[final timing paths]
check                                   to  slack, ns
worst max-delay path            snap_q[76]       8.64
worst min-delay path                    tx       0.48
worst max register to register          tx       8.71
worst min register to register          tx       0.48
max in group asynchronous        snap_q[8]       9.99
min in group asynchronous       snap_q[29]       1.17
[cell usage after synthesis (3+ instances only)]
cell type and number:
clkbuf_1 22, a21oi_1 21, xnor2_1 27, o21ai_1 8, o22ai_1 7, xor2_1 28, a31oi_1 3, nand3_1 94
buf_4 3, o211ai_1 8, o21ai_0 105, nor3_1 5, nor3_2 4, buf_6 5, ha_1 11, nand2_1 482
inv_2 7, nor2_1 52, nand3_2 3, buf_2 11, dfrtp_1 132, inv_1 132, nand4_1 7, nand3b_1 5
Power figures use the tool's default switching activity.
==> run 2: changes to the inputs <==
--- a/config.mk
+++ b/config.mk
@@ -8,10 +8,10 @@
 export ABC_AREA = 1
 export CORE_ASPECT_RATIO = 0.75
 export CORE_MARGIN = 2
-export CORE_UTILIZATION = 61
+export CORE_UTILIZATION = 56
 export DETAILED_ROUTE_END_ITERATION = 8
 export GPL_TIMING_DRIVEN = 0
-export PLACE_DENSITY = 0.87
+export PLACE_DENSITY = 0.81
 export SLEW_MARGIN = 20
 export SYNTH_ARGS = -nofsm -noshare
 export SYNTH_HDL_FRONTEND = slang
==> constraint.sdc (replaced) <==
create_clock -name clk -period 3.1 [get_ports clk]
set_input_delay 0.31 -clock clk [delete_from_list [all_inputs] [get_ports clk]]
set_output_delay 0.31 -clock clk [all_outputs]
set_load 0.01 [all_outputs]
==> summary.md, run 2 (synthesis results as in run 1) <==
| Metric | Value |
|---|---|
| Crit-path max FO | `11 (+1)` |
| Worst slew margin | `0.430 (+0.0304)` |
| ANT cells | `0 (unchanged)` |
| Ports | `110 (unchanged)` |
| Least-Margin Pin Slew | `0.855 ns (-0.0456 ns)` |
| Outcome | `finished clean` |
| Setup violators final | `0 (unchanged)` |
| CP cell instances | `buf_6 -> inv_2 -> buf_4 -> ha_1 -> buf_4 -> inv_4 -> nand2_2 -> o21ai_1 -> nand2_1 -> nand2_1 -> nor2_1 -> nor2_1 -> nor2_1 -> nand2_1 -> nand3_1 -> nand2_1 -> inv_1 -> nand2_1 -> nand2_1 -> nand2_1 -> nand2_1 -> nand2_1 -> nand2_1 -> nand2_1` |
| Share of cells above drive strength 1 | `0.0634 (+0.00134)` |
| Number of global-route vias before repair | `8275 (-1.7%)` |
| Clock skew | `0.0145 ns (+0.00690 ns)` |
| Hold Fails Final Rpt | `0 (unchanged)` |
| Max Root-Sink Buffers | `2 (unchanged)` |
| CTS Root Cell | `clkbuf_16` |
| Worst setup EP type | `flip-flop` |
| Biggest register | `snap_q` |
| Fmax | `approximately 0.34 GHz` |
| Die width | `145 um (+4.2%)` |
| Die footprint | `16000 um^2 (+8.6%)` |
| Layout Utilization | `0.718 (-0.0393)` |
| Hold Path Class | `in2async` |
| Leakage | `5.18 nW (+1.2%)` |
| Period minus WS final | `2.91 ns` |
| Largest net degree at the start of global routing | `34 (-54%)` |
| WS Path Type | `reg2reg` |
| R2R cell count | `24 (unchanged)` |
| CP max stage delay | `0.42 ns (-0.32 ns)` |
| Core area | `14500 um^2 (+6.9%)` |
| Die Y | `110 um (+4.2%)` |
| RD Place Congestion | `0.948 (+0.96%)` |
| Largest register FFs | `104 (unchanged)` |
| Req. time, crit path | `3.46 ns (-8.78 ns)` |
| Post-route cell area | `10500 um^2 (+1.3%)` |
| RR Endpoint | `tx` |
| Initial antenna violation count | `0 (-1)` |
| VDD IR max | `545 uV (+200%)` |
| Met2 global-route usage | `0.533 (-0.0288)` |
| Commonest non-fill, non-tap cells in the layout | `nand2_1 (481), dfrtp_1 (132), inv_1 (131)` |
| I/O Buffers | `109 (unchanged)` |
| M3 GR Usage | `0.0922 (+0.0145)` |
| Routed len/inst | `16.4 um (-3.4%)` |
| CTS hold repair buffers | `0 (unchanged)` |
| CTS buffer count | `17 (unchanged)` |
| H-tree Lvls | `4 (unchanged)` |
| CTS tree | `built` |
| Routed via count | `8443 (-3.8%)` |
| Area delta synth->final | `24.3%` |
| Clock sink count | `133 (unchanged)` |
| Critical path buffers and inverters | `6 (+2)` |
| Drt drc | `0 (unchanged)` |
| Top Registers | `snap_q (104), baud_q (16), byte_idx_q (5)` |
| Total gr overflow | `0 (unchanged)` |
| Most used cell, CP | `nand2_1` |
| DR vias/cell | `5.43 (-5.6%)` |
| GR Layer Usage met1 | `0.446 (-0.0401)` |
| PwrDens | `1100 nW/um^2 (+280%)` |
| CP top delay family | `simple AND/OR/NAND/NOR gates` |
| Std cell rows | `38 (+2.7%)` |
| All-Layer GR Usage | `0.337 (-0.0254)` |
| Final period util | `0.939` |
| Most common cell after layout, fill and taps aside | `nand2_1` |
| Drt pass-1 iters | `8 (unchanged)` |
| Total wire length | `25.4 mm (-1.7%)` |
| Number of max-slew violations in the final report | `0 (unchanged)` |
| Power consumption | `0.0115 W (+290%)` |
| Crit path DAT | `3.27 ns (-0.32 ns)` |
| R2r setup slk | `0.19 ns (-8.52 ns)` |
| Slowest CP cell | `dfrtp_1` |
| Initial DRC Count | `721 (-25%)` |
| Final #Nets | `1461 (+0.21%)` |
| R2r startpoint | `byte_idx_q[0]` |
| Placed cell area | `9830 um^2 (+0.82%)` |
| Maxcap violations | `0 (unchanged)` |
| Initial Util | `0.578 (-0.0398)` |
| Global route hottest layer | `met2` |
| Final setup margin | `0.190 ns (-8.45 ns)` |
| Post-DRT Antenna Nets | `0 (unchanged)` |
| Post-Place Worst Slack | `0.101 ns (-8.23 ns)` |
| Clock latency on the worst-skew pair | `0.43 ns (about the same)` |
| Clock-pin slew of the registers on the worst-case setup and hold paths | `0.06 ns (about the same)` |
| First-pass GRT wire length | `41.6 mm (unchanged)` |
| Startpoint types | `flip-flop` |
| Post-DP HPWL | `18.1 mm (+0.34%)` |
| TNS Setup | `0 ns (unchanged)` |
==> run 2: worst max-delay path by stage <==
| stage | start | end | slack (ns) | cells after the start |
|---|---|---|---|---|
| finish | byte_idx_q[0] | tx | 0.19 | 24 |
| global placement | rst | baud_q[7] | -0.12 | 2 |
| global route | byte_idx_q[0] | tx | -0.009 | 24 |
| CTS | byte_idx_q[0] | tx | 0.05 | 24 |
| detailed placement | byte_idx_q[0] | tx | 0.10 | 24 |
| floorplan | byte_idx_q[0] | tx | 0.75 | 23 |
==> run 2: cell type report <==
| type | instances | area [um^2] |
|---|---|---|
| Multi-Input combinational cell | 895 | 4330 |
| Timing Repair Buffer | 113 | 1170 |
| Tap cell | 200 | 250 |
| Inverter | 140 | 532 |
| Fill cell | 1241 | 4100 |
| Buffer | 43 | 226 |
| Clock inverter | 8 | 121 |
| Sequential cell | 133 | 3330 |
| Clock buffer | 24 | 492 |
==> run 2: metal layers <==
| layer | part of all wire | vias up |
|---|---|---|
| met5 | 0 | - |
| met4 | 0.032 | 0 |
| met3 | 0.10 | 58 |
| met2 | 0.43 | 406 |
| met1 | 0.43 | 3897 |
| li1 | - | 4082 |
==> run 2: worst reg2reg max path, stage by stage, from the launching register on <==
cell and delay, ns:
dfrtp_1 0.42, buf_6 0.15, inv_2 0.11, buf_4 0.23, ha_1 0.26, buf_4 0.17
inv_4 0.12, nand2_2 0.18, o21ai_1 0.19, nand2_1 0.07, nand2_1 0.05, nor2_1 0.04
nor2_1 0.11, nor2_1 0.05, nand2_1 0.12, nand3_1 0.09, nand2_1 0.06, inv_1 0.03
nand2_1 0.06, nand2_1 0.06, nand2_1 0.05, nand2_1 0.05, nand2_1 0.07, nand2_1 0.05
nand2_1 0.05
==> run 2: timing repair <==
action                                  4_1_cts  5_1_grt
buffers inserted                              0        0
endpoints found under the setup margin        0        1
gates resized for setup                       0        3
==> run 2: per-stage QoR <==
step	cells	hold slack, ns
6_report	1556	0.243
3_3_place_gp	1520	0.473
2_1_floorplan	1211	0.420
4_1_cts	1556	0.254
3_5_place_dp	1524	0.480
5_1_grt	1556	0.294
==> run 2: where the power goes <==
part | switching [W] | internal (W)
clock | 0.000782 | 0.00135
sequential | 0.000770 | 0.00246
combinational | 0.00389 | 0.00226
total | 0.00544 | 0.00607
## src/rtl/vga_controller.sv

```systemverilog
// ---------------------------------------------------------------------------
// vga_controller
//   640x480 @ 60 Hz VGA timing generator and pixel output stage. It runs on
//   the 25 MHz pixel clock, produces the active-low sync pulses and the
//   frame-buffer read address and strobe, and registers the returned BGR
//   pixel onto the 4-bit colour pins. It drives black whenever the address
//   presented on the previous clock was outside the visible window.
//
// Ports
//   vga_clk   in   1   pixel clock; all state changes on its rising edge
//   clrn      in   1   asynchronous active-low reset
//   d_in_BGR  in  12   pixel from memory: [11:8]=B, [7:4]=G, [3:0]=R
//   row_addr  out  9   visible row 0..479 (registered)
//   col_addr  out 10   visible column 0..639 (registered)
//   read      out  1   high while the presented address is visible
//   r, g, b   out  4   colour outputs (registered)
//   hs, vs    out  1   horizontal / vertical sync, active-low
// ---------------------------------------------------------------------------
module vga_controller #(
  parameter int H_TOTAL  = 800,
  parameter int H_SYNC   = 96,
  parameter int H_START  = 143,
  parameter int H_ACTIVE = 640,
  parameter int V_TOTAL  = 525,
  parameter int V_SYNC   = 2,
  parameter int V_START  = 35,
  parameter int V_ACTIVE = 480
) (
  input  logic        vga_clk,
  input  logic        clrn,
  input  logic [11:0] d_in_BGR,
  output logic [8:0]  row_addr,
  output logic [9:0]  col_addr,
  output logic        read,
  output logic [3:0]  r,
  output logic [3:0]  g,
  output logic [3:0]  b,
  output logic        hs,
  output logic        vs
);

  logic [9:0] r_h_count;
  logic [9:0] r_v_count;
  logic [8:0] r_row;
  logic [9:0] r_col;
  logic       r_read;
  logic       r_hs;
  logic       r_vs;
  logic [3:0] r_r;
  logic [3:0] r_g;
  logic [3:0] r_b;

  logic       w_h_last;
  logic       w_v_last;
  logic       w_h_vis;
  logic       w_v_vis;

  assign w_h_last = (r_h_count == 10'(H_TOTAL - 1));
  assign w_v_last = (r_v_count == 10'(V_TOTAL - 1));
  assign w_h_vis  = (r_h_count >= 10'(H_START)) && (r_h_count < 10'(H_START + H_ACTIVE));
  assign w_v_vis  = (r_v_count >= 10'(V_START)) && (r_v_count < 10'(V_START + V_ACTIVE));

  // Stage 0: free-running line and frame counters
  always_ff @(posedge vga_clk or negedge clrn) begin
    if (!clrn) begin
      r_h_count <= '0;
      r_v_count <= '0;
    end else begin
      r_h_count <= w_h_last ? 10'd0 : r_h_count + 10'd1;
      if (w_h_last) begin
        r_v_count <= w_v_last ? 10'd0 : r_v_count + 10'd1;
      end
    end
  end

  // Stage 1: sync, address and read strobe, one clock behind the counters.
  // Addresses wrap modulo their width outside the visible window, which keeps
  // them deterministic without extra muxing.
  always_ff @(posedge vga_clk or negedge clrn) begin
    if (!clrn) begin
      r_hs   <= 1'b0;
      r_vs   <= 1'b0;
      r_col  <= '0;
      r_row  <= '0;
      r_read <= 1'b0;
    end else begin
      r_hs   <= (r_h_count >= 10'(H_SYNC));
      r_vs   <= (r_v_count >= 10'(V_SYNC));
      r_col  <= r_h_count - 10'(H_START);
      r_row  <= r_v_count[8:0] - 9'(V_START);
      r_read <= w_h_vis && w_v_vis;
    end
  end

  // Stage 2: pixel capture. Memory returns data one clock after the address,
  // so the strobe registered alongside that address gates the capture.
  always_ff @(posedge vga_clk or negedge clrn) begin
    if (!clrn) begin
      r_r <= '0;
      r_g <= '0;
      r_b <= '0;
    end else if (r_read) begin
      r_r <= d_in_BGR[3:0];
      r_g <= d_in_BGR[7:4];
      r_b <= d_in_BGR[11:8];
    end else begin
      r_r <= '0;
      r_g <= '0;
      r_b <= '0;
    end
  end

  assign row_addr = r_row;
  assign col_addr = r_col;
  assign read     = r_read;
  assign hs       = r_hs;
  assign vs       = r_vs;
  assign r        = r_r;
  assign g        = r_g;
  assign b        = r_b;

endmodule

```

Prompt:
Please give back exactly the lines of this listing beginning at the line with "Die footprint |" and ending with the line with "VDD IR max |", both included, and nothing else.

Written response:
| Die footprint | `16000 um^2 (+8.6%)` |
| Layout Utilization | `0.718 (-0.0393)` |
| Hold Path Class | `in2async` |
| Leakage | `5.18 nW (+1.2%)` |
| Period minus WS final | `2.91 ns` |
| Largest net degree at the start of global routing | `34 (-54%)` |
| WS Path Type | `reg2reg` |
| R2R cell count | `24 (unchanged)` |
| CP max stage delay | `0.42 ns (-0.32 ns)` |
| Core area | `14500 um^2 (+6.9%)` |
| Die Y | `110 um (+4.2%)` |
| RD Place Congestion | `0.948 (+0.96%)` |
| Largest register FFs | `104 (unchanged)` |
| Req. time, crit path | `3.46 ns (-8.78 ns)` |
| Post-route cell area | `10500 um^2 (+1.3%)` |
| RR Endpoint | `tx` |
| Initial antenna violation count | `0 (-1)` |
| VDD IR max | `545 uV (+200%)` |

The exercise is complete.